Alaska gardening interest booms, as tunnels extend growing season
Joseph Robertia, Redoubt Reporter
May 2, 2014
(excerpt) “This will be our third year with a high tunnel, and they’re unbelievable,” said Bill Lynch, of North Kenai, who along with this wife, Liz, led the discussion on this subject.
“We used to be limited to the usual Alaskan crops: cabbage, carrots, broccoli, etc. But now I grow fruit, like melons and blackberries, and artichokes and tomatoes,” he said. Having high tunnels increases what he grows, and it also increases how much and for how long.
“It used to be all the produce we grew would come ripe all at the same time, but now we can harvest fresh produce year-round. We got three full crops of carrots last year.
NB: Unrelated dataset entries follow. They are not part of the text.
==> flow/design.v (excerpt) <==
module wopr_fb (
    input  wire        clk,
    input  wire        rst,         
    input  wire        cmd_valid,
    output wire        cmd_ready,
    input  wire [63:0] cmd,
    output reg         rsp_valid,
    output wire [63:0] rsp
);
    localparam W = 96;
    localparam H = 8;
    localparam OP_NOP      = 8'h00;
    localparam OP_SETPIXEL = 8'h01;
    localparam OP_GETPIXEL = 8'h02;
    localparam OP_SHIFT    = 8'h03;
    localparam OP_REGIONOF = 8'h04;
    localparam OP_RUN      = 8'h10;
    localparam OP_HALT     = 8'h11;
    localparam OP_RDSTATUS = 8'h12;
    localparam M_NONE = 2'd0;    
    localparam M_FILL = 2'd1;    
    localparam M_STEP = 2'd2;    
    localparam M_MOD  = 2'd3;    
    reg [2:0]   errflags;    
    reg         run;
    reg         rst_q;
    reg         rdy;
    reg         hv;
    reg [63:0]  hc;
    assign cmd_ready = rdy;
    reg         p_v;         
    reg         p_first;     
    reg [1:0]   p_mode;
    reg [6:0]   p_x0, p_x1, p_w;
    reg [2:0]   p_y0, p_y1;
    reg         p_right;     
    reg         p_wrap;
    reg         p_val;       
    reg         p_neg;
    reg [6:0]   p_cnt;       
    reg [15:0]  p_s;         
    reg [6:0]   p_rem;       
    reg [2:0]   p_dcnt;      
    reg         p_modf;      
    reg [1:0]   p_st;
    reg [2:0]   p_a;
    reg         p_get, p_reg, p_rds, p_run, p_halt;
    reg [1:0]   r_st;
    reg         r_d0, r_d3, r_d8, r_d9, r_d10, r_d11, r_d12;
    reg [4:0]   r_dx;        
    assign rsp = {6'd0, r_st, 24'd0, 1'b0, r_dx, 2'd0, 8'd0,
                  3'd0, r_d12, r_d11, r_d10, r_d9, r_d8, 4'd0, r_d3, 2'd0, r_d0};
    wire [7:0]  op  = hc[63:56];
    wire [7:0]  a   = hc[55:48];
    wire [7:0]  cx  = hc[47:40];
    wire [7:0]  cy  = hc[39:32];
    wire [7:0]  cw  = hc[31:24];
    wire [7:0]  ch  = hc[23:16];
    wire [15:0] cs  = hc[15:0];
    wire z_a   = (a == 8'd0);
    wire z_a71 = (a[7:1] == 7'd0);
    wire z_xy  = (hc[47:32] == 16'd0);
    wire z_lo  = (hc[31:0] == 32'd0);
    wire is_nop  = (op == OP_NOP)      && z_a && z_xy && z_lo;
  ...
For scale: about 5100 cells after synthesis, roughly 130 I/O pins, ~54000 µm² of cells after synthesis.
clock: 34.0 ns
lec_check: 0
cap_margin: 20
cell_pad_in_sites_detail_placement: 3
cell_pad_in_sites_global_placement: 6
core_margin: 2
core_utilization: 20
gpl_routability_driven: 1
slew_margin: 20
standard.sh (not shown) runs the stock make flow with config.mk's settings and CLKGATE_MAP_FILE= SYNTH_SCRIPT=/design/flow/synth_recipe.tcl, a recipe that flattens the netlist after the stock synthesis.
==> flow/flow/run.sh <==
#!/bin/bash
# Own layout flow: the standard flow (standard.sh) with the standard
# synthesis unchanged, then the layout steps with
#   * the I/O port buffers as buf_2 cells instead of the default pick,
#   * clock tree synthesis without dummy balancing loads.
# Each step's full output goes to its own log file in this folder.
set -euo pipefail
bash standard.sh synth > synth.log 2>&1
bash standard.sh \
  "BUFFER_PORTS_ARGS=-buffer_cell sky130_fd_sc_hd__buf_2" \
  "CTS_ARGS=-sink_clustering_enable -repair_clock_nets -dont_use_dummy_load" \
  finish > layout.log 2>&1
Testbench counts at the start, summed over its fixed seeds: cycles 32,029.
We planted tomatoes by April 15th and by the first of May we were already harvesting. We ended up getting 400 pounds of tomatoes and 2,000 pounds of produce total last year from our unheated high tunnel. It would be 10 degrees outside, but inside the plants were fine,” he said.
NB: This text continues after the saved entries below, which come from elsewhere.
This is an optimization exercise on Yosys and OpenROAD, whose aim is small area, a short achievable clock period and few clock cycles per item, not a production implementation. The RTL was checked by simulation tests, not by an equivalence proof against the original design. No activity file was given, so power comes from the tool's default toggle rates.

$ cat flow/flow/run.sh
#!/bin/bash
# Standard layout, with the port buffers made from the smallest buffer cell
# (repair_timing and repair_design upsize them where timing needs it).
set -euo pipefail
export BUFFER_PORTS_ARGS="-buffer_cell sky130_fd_sc_hd__buf_1"
bash standard.sh > standard_flow.log 2>&1
$ cat flow/standard.sh
#!/bin/bash
# synth_recipe.tcl (not shown) runs the flow's synth.tcl, then flattens the netlist and writes it again
# the make line also repeats each setting of config.mk as NAME=value (left out here)
make -C /OpenROAD-flow-scripts/flow DESIGN_CONFIG=/design/flow/config.mk WORK_HOME=/design/flow/orfs CLKGATE_MAP_FILE= SYNTH_SCRIPT=/design/flow/synth_recipe.tcl "${@:-finish}"
$ cat flow/config.mk
export PLATFORM = sky130hd
export DESIGN_NAME = sio_ctrl
export DESIGN_NICKNAME = sio_ctrl
export VERILOG_FILES = /design/flow/design.v
export SDC_FILE = /design/flow/constraint.sdc
export NUM_CORES = 4
export LEC_CHECK = 0
export ABC_AREA = 1
export CAP_MARGIN = 20
export CORE_MARGIN = 2
export CORE_UTILIZATION = 40
export CTS_CLUSTER_SIZE = 20
export PLACE_DENSITY = 0.6
export SETUP_SLACK_MARGIN = 3.0
export SLEW_MARGIN = 20
$ cat flow/constraint.sdc
create_clock -name core_clock -period 6.0 [get_ports {clk}]
set_input_delay 1.2000 -clock core_clock [delete_from_list [all_inputs] [get_ports {clk}]]
set_output_delay 1.2000 -clock core_clock [all_outputs]
set_load 0.01 [all_outputs]
What follows belongs to an exercise in optimizing a design on an open flow for small area, a short achievable clock period and few clock cycles; a production flow would make more cautious choices. At most, simulation tests tie the RTL to the original design; equivalence was not proved. Only the layout flow was run in run 5; the RTL was not checked for function there. Power and IR drop assume default switching activity.

`flow/run.sh`:
```
#!/bin/bash
set -e
bash standard.sh finish \
  SETUP_SLACK_MARGIN=6.8 \
  "BUFFER_PORTS_ARGS=-buffer_cell sky130_fd_sc_hd__buf_1" > standard.log 2>&1
```
`standard.sh`:
```
#!/bin/bash
# synth_recipe.tcl (not shown) runs the flow's synth.tcl, then flattens the netlist and writes it again
# the make line also repeats each setting of config.mk as NAME=value (left out here)
make -C /OpenROAD-flow-scripts/flow DESIGN_CONFIG=/design/flow/config.mk WORK_HOME=/design/flow/orfs CLKGATE_MAP_FILE= SYNTH_SCRIPT=/design/flow/synth_recipe.tcl "${@:-finish}"
```
`config.mk`:
```
export PLATFORM = sky130hd
export DESIGN_NAME = m3pcs_can_core
export DESIGN_NICKNAME = m3pcs_can_core
export VERILOG_FILES = /design/flow/design.v
export SDC_FILE = /design/flow/constraint.sdc
export NUM_CORES = 4
export LEC_CHECK = 0
export CAP_MARGIN = 20
export CORE_MARGIN = 2
export CORE_UTILIZATION = 60
export CTS_CLUSTER_DIAMETER = 100
export CTS_CLUSTER_SIZE = 24
export PLACE_DENSITY = 0.75
export SLEW_MARGIN = 20
export SYNTH_HIERARCHICAL = 1
export SYNTH_MINIMUM_KEEP_SIZE = 0
```
`constraint.sdc`:
```
create_clock -name core_clock -period 10.0 [get_ports {clk}]
set_input_delay 2.0000 -clock core_clock [delete_from_list [all_inputs] [get_ports {clk}]]
set_output_delay 2.0000 -clock core_clock [all_outputs]
set_load 0.01 [all_outputs]
```
`design.v`:
```
module pcs_rxq (
    input  wire clk,
    input  wire rst,
    input  wire enq_valid,      
    input  wire drain,          
    output wire ready           
);
    reg [4:0] cnt;
    reg       rdy;
    wire      acc;              
    assign ready = rdy;
    assign acc   = enq_valid & rdy;
    always @(posedge clk) begin
        if (rst) begin
            cnt <= 5'd0;
            rdy <= 1'b1;
        end else if (drain) begin
            cnt <= {4'd0, acc};
            rdy <= 1'b1;
        end else if (acc) begin
            cnt <= cnt + 5'd1;
            rdy <= (cnt != 5'd19);
        end
    end
endmodule
module pcs_dec (
    input  wire        clk,
    input  wire        rst,
    input  wire        enq_valid,    
    input  wire        enq_ready,    
    input  wire [10:0] ent_id,
    input  wire [63:0] ent_data,
    input  wire        drain,        
    output reg  [7:0]  vm_mode,
    output reg  [15:0] vm_vbus,
    output reg  [15:0] vm_vset,
    output reg  [15:0] vm_pmax,
    output reg  [3:0]  vm_ilim_code,
    output reg  [4:0]  vm_ilim_a,
    output reg         vm_en,
    output reg  [13:0] acv_raw,
    output reg  [9:0]  aci_raw,
    output reg  [11:0] dcdc_i_raw,
    output reg  [11:0] hvv_raw,
    output reg  [9:0]  lvv_raw,
    output reg  [63:0] alertm_raw,
    output wire [63:0] alertl_raw
);
    reg [7:0]  p_mode;
    reg [15:0] p_vbus, p_vset, p_pmax;
    reg [3:0]  p_ilim;
    reg        p_en;
    reg [13:0] p_acv;
    reg [9:0]  p_aci;
    reg [11:0] p_dcdci, p_hvv;
    reg [9:0]  p_lvv;
    reg [63:0] p_alm;
    reg [63:8] p_all;
    reg [63:8] all_hi;
    assign alertl_raw = {all_hi, 8'h00};
    wire id_vm, id_ac, id_dc, id_alm, id_all;
    pcs_idm u_idm (
        .valid(enq_valid), .ready(enq_ready), .id(ent_id), .b0(ent_data[7:0]),
        .vm(id_vm), .ac(id_ac), .dc(id_dc), .alm(id_alm), .all(id_all)
    );
    wire [3:0] en_code = ent_data[59:56];
    always @(posedge clk) begin
        if (rst) begin
            p_mode <= 8'd0;
            p_en   <= 1'b0;
        end else if (id_vm) begin
            p_mode <= ent_data[7:0];
            if (en_code == 4'hA)
                p_en <= 1'b1;
            else if (en_code == 4'hC)
                p_en <= 1'b0;
        end
    end
    always @(posedge clk) begin
        if (id_vm) begin
            p_vbus <= ent_data[23:8];
            p_vset <= ent_data[39:24];
            p_pmax <= ent_data[55:40];
            p_ilim <= ent_data[63:60];
        end
        if (id_ac) begin
            p_acv <= ent_data[13:0];
            p_aci <= ent_data[23:14];
        end
        if (id_dc) begin
            p_dcdci <= ent_data[11:0];
            p_hvv   <= ent_data[23:12];
            p_lvv   <= ent_data[33:24];
        end
        if (id_alm)
            p_alm <= ent_data;
        if (id_all)
            p_all <= ent_data[63:8];
    end
    always @(posedge clk) begin
        if (rst) begin
            vm_mode <= 8'd0;
            vm_en   <= 1'b0;
        end else if (drain) begin
            vm_mode <= p_mode;
            vm_en   <= p_en;
        end
    end
    always @(posedge clk) begin
        if (drain) begin
            vm_vbus      <= p_vbus;
            vm_vset      <= p_vset;
            vm_pmax      <= p_pmax;
            vm_ilim_code <= p_ilim;
            vm_ilim_a    <= {1'b0, p_ilim} + 5'd1;
            acv_raw      <= p_acv;
            aci_raw      <= p_aci;
            dcdc_i_raw   <= p_dcdci;
            hvv_raw      <= p_hvv;
            lvv_raw      <= p_lvv;
            alertm_raw   <= p_alm;
            all_hi       <= p_all;
        end
    end
endmodule
module pcs_idm (
    input  wire        valid,
    input  wire        ready,
    input  wire [10:0] id,
    input  wire [7:0]  b0,
    output wire        vm,
    output wire        ac,
    output wire        dc,
    output wire        alm,
    output wire        all
);
    wire acc = valid && ready;
    assign vm  = acc && (id == 11'h10A);
    assign ac  = acc && (id == 11'h201);
    assign dc  = acc && (id == 11'h202);
    assign alm = acc && (id == 11'h204);
    assign all = acc && (id == 11'h205) && (b0 == 8'h00);
endmodule
module pcs_enc (
    input  wire [3:0]  row,
    input  wire [1:0]  alt_flags,      
    input  wire [3:0]  ctr,
    input  wire [3:0]  in_opcode,
    input  wire [15:0] in_vtgt_raw,
    input  wire [15:0] in_pwr_w,
    input  wire        in_chg_active,
    output reg  [10:0] f_id,
    output reg  [3:0]  f_len,
    output reg  [63:0] f_data
);
    wire [3:0] cks_hi = ctr + 4'd6;
    always @(*) begin
        f_id = 11'h000; f_len = 4'd0; f_data = 64'd0;
        case (row)
            4'd0:  begin f_id = 11'h401; f_len = 4'd8;
                         f_data = {48'h665544332211, in_vtgt_raw[15:8], in_vtgt_raw[7:4], in_opcode}; end
            4'd1:  begin f_id = 11'h402; f_len = 4'd3;
                         f_data = {40'd0, 7'd0, in_chg_active, in_pwr_w}; end
            4'd2:  begin f_id = 11'h403; f_len = 4'd8; f_data = 64'hC7C6C5C4C3C2C1C0; end
            4'd3:  begin f_id = 11'h411; f_len = 4'd8;
                         f_data = {cks_hi, 4'hC, ctr, 4'h7, 48'h605040302010}; end
            4'd4:  begin f_id = 11'h421; f_len = 4'd8;
                         f_data = alt_flags[0] ? 64'hB7B6B5B4B3B2B1B0 : 64'hA7A6A5A4A3A2A1A0; end
            4'd5:  begin f_id = 11'h422; f_len = 4'd8; f_data = 64'h0000000000000022; end
            4'd6:  begin f_id = 11'h423; f_len = 4'd8; f_data = 64'hCB695A4B3C2D1E0F; end
            4'd7:  begin f_id = 11'h424; f_len = 4'd8; f_data = 64'h0807060504030201; end
            4'd8:  begin f_id = 11'h425; f_len = 4'd6; f_data = 64'h0000252525252525; end
            4'd9:  begin f_id = 11'h426; f_len = 4'd8;
                         f_data = alt_flags[1] ? 64'hA5A5A5A5A5A5A5A5 : 64'h5A5A5A5A5A5A5A5A; end
            4'd10: begin f_id = 11'h427; f_len = 4'd2; f_data = 64'h0000000000007227; end
            4'd11: begin f_id = 11'h428; f_len = 4'd8; f_data = 64'hFFFFFFFFFFFFFFFF; end
            4'd12: begin f_id = 11'h429; f_len = 4'd0; f_data = 64'h0000000000000000; end
            4'd13: begin f_id = 11'h42A; f_len = 4'd8; f_data = 64'h000000000000002A; end
            4'd14: begin f_id = 11'h42B; f_len = 4'd4; f_data = 64'h00000000EFBEADDE; end
            default: ;
        endcase
    end
endmodule
module m3pcs_can_core (
    input  wire        clk,
    input  wire        rst,
    input  wire        rx_valid,
    input  wire [10:0] rx_id,
    input  wire [3:0]  rx_len,
    input  wire [63:0] rx_data,
    output wire        rx_ready,
    input  wire        cmd_valid,
    input  wire [1:0]  cmd_op,        
    output wire        cmd_ready,
    input  wire        cad_en,
    input  wire [3:0]  in_opcode,
    input  wire [15:0] in_vtgt_raw,
    input  wire [15:0] in_pwr_w,
    input  wire        in_chg_active,
    output wire        tx_valid,
    output reg  [10:0] tx_id,
    output reg  [3:0]  tx_len,
    output reg  [63:0] tx_data,
    input  wire        tx_ready,
    output wire [7:0]  vm_mode,
    output wire [15:0] vm_vbus,
    output wire [15:0] vm_vset,
    output wire [15:0] vm_pmax,
    output wire [3:0]  vm_ilim_code,
    output wire [4:0]  vm_ilim_a,
    output wire        vm_en,
    output wire [13:0] acv_raw,
    output wire [9:0]  aci_raw,
    output wire [11:0] dcdc_i_raw,
    output wire [11:0] hvv_raw,
    output wire [9:0]  lvv_raw,
    output wire [63:0] alertm_raw,
    output wire [63:0] alertl_raw
);
    localparam OP_DRAIN  = 2'd0;
    localparam OP_TICK1  = 2'd1;
    localparam OP_TICK50 = 2'd2;
    reg        tx_vld;           
    reg        idle;             
    reg [3:0]  row;              
    reg [3:0]  tk_one, tk_ten;   
    reg [1:0]  alt;
    reg [3:0]  ctr;
    assign tx_valid  = tx_vld;
    assign cmd_ready = idle;
    wire fire    = cmd_valid && idle;
    wire f_drain;
    pcs_cmdd u_cmdd (.valid(cmd_valid), .idle(idle), .op(cmd_op), .drain(f_drain));
    wire f_t1    = fire && (cmd_op == OP_TICK1);
    pcs_rxq u_rxq (
        .clk(clk), .rst(rst),
        .enq_valid(rx_valid), .drain(f_drain),
        .ready(rx_ready)
    );
    pcs_dec u_dec (
        .clk(clk), .rst(rst),
        .enq_valid(rx_valid), .enq_ready(rx_ready), .ent_id(rx_id), .ent_data(rx_data), .drain(f_drain),
        .vm_mode(vm_mode), .vm_vbus(vm_vbus), .vm_vset(vm_vset), .vm_pmax(vm_pmax),
        .vm_ilim_code(vm_ilim_code), .vm_ilim_a(vm_ilim_a), .vm_en(vm_en),
        .acv_raw(acv_raw), .aci_raw(aci_raw), .dcdc_i_raw(dcdc_i_raw),
        .hvv_raw(hvv_raw), .lvv_raw(lvv_raw),
        .alertm_raw(alertm_raw), .alertl_raw(alertl_raw)
    );
    wire       t1_five  = (tk_one == 4'd5);
    wire       t1_any   = t1_five || (tk_one == 4'd0 && tk_ten < 4'd5);
    wire [3:0] t1_first = t1_five         ? 4'd0
                        : (tk_ten == 4'd0) ? 4'd4
                        : (tk_ten == 4'd1) ? 4'd7
                        : (tk_ten == 4'd2) ? 4'd9
                        : (tk_ten == 4'd3) ? 4'd11 : 4'd13;
    wire       sends    = cad_en && ((cmd_op == OP_TICK1 && t1_any) || cmd_op == OP_TICK50);
    wire       last     = (row == 4'd2) || (row == 4'd3) || (row == 4'd6) || (row == 4'd8) ||
                          (row == 4'd10) || (row == 4'd12) || (row == 4'd14);
    wire       taken = tx_vld && tx_ready;
    wire [3:0] nrow  = tx_vld ? (tx_ready ? row + 4'd1 : row)
                              : (cmd_op[1] ? 4'd3 : t1_first);
    wire [10:0] f_id;
    wire [3:0]  f_len;
    wire [63:0] f_data;
    pcs_enc u_enc (
        .row(nrow), .alt_flags(alt), .ctr(ctr),
        .in_opcode(in_opcode), .in_vtgt_raw(in_vtgt_raw),
        .in_pwr_w(in_pwr_w), .in_chg_active(in_chg_active),
        .f_id(f_id), .f_len(f_len), .f_data(f_data)
    );
    always @(posedge clk) begin
        row     <= nrow;
        tx_id   <= f_id;
        tx_len  <= f_len;
        tx_data <= f_data;
    end
    always @(posedge clk) begin
        if (rst) begin
            tx_vld <= 1'b0;
            idle   <= 1'b1;
            tk_one <= 4'd0;
            tk_ten <= 4'd0;
            alt    <= 2'b00;
            ctr    <= 4'd0;
        end else begin
            if (!tx_vld) begin
                tx_vld <= fire && sends;
                idle   <= !(fire && sends);
            end else if (tx_ready) begin
                tx_vld <= !last;
                idle   <= last;
            end
            if (f_t1) begin
                if (!cad_en) begin
                    tk_one <= 4'd0;
                    tk_ten <= 4'd0;
                end else if (tk_one == 4'd9) begin
                    tk_one <= 4'd0;
                    tk_ten <= (tk_ten == 4'd9) ? 4'd0 : tk_ten + 4'd1;
                end else begin
                    tk_one <= tk_one + 4'd1;
                end
            end
            if (taken && row == 4'd4)
                alt[0] <= ~alt[0];
            if (taken && row == 4'd9)
                alt[1] <= ~alt[1];
            if (taken && row == 4'd3)
                ctr <= ctr + 4'd1;
        end
    end
endmodule
module pcs_cmdd (
    input  wire       valid,
    input  wire       idle,
    input  wire [1:0] op,
    output wire       drain
);
    assign drain = valid && idle && (op == 2'd0);
endmodule
```
==> run notes, run 1 <==
* biggest area contributors in the synthesized netlist: edfxtp_1 72%, dfxtp_1 13%, mux2i_1 1.3%
* Crit Path Max Fanout: 22
* Register-to-Register Setup Slack: 7.54 ns
* overall die height: 184 um
* initial core utilization: 61.2%
* post-synthesis async set-or-reset flop share: 0%
* die extent in x: 184 um
* Ys Warns: 10
* share of the yosys chip area belonging to registers: 84.6%
* Clock Path Buffers: 3
* cell type with the highest aggregate area in the netlist: edfxtp_1
* largest net degree at the start of global routing: 91
* final global-route overflow total: 0
* achievable clock frequency: 309 MHz
* final max-slew violation count: 0
* Post-synth EDFFs: 465
* vias in the first global route: 9765
* core area: 31700 um^2
* data arrival at the endpoint of the critical path: 3.51 ns
* number of top-level pins: 458
* path type of the worst min-delay path: reg -> reg
* flops & latches, synth: 588
* cell total after placement: 1864
* vias per inst: 5.38
* Max Cap Viol: 0
* Placer Congestion: 0.872
* pwr/cell area: 184 nW/um^2
* RSZ-0062 raised after global routing: yes
* count of TritonRoute iterations in the first routing pass: 5
* predominant post-synthesis flop cell: edfxtp_1
* wire length reported by the detailed router: 41.7 mm
* Required @ worst endpoint: 10.27 ns
* Row Count: 65
* number of cells produced by synthesis: 1050
* endpoint kind of the worst setup timing path: flop
* signed area change from the synthesized netlist to the final layout: 18.9%
* Port Buffers: 441
* skew final: 0.0165 ns
* die area: 33800 um^2
* Wirelength per Cell: 21.5 um
* CTS sink cnt: 588
* initial antenna violation count: 3
* buffer type at the clock tree root: clkbuf_16
* FF-to-FF Start: tk_one[1]$_SDFFE_PP0P_
* DP HPWL: 26.7 mm
* final cycle utilization of the critical path: 32.4%
* overall routing resource usage: 23.7%
* leading cell type in the layout, fill and taps excluded: edfxtp_1
* kind of critical path: in -> reg
* count of distinct cell types in the synthesized netlist: 78
* post-route minimum period: 3.24 ns
* count of routing violations after the opening detailed-route iteration: 896
* H-tree level count: 1
* peak supply drop: 0.115 mV
* clock network latency to the later pin of the worst-skew pair: 0.57 ns
* Post-CTS Hold Buffers: 0
* average cell area after synthesis: 18.5 um^2
* clock slew seen by the registers of the worst setup and hold paths: 0.10 ns
* number of buffers added by the clock tree synthesis step: 28
* share of cells above drive strength 1: 10.3%
* top library cells by usage in the layout, fill and taps aside: 465 x edfxtp_1, 431 x buf_1, 121 x dfxtp_1
* Setup TNS Final: 0 ns
* startpoint class of the critical path: primary input
* number of antenna-violating nets in the routed design: 0
* terminus of the critical flop-to-flop path: tx_data[10]$_DFF_P_
* final number of hold-violating endpoints: 0
* first-pass GRT wire length: 59.5 mm
* total standard cell area after synthesis: 19400 um^2
* fin nets: 1652
* CP Launch Point: rx_id[4]
* Post-route DRC: 0
* number of setup violations in the final report: 0
* top cell type's share of synthesized area: 71.9%
* number of vias in the routed layout: 10459
* TritonCTS clock tree: yes
* Leakage Power: 7.64 nW
* filler-free cell count of the finished design: 1943
* CP endpoint: u_dec.p_ilim[0]$_DFFE_PP_
* depth of the worst register-to-register path: 10
* run status: finished clean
Lynch said that the high tunnel was responsible for much of his success, but he also learned about using smaller low tunnels, within the larger one, to exponentially increase solar heat to plants. He said the concept is one that should be familiar to many Alaskans — dressing in layers to stay warm.
“Studies have shown the more layers, the more heat is retained,” he said. “Each tunnel over a plant is equivalent to moving one and a half zones warmer, or 500 miles south. This means a high tunnel will bring you to a growing season equal to northern Kansas, and adding a low tunnel in the high tunnel will move you to a growing season similar to Oklahoma.”